Problem details
Check which lines in the records hold "timing" and report how many there are, with no other text.

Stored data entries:
-- -- --
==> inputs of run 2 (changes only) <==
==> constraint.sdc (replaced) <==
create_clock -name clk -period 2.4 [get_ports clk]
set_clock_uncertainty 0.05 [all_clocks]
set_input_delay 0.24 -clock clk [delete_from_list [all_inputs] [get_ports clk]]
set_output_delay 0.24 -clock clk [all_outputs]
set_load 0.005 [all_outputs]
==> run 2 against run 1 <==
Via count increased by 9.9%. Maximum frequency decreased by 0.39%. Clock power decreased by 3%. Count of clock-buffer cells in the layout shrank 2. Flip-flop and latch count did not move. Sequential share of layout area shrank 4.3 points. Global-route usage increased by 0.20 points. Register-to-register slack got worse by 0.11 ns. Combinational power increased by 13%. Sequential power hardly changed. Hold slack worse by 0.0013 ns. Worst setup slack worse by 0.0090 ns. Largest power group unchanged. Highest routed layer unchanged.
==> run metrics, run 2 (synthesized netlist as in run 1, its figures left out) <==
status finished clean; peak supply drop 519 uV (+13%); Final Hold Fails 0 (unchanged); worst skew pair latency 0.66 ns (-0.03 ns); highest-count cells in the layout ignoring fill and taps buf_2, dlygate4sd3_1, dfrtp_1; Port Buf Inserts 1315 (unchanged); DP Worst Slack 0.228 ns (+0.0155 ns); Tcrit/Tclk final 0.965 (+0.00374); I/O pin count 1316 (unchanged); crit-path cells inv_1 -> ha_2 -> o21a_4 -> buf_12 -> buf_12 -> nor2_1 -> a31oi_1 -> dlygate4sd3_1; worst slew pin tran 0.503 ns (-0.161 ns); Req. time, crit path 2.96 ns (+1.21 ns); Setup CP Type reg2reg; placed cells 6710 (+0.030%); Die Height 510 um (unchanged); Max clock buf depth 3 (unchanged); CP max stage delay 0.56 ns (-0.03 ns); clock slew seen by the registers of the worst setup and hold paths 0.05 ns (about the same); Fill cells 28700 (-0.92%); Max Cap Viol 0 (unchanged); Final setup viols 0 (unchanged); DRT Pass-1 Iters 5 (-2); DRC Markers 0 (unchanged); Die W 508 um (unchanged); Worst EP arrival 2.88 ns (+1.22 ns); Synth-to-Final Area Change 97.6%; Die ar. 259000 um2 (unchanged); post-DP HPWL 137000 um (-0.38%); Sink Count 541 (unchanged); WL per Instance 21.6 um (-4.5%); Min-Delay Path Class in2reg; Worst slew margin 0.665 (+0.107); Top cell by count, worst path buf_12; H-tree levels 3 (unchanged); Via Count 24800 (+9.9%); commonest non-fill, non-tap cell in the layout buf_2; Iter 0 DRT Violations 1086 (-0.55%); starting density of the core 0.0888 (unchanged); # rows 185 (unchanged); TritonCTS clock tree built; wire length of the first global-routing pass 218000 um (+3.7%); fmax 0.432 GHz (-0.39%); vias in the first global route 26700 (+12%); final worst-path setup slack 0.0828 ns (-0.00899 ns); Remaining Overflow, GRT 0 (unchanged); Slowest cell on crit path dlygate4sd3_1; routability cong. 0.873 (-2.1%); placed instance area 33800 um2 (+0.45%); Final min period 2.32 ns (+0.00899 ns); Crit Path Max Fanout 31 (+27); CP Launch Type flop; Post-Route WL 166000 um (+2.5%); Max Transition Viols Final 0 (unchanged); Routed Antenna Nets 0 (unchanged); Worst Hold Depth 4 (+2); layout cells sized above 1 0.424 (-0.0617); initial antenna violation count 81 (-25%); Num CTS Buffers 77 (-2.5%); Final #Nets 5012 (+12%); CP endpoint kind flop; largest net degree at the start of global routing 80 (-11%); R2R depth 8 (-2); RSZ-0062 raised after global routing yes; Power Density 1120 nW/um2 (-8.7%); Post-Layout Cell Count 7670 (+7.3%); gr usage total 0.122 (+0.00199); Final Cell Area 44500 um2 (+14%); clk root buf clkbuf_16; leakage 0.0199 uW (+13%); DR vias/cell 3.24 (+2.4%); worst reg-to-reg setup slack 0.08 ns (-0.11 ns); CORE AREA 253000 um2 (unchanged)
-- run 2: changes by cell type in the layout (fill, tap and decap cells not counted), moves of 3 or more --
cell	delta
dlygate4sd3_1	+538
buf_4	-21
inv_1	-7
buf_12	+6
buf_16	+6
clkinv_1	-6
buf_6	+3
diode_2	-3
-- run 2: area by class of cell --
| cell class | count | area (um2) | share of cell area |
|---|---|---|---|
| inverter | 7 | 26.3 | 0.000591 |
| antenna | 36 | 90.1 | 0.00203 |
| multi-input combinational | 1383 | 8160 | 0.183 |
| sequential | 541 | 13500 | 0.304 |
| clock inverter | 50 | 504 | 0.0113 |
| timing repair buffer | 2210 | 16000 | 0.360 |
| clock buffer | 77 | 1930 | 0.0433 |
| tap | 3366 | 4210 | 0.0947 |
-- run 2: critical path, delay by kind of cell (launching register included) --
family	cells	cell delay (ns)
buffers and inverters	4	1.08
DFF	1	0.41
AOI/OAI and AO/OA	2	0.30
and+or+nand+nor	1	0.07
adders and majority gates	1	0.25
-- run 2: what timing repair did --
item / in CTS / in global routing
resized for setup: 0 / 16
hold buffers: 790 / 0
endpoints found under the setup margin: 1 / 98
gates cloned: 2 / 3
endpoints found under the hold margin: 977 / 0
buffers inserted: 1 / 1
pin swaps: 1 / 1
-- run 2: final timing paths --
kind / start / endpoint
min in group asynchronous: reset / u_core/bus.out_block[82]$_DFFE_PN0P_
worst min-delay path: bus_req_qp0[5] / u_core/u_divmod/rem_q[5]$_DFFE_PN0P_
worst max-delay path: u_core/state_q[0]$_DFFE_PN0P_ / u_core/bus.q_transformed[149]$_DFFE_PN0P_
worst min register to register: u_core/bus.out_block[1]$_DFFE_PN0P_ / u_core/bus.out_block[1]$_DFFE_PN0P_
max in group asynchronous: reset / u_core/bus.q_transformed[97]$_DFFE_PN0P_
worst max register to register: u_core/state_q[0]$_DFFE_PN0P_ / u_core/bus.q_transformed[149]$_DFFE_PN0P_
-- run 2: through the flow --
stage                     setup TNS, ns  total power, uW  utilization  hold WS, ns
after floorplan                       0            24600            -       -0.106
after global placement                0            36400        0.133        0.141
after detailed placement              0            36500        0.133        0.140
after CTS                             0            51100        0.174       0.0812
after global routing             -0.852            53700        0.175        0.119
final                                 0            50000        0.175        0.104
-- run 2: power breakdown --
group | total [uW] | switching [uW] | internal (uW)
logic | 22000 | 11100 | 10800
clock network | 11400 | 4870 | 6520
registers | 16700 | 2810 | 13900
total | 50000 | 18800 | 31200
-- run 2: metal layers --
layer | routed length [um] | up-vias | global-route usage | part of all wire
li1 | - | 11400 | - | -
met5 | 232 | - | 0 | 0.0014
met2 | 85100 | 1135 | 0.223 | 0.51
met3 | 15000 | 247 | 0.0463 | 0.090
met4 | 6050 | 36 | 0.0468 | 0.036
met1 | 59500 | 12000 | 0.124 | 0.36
-- -- --
Answer box
3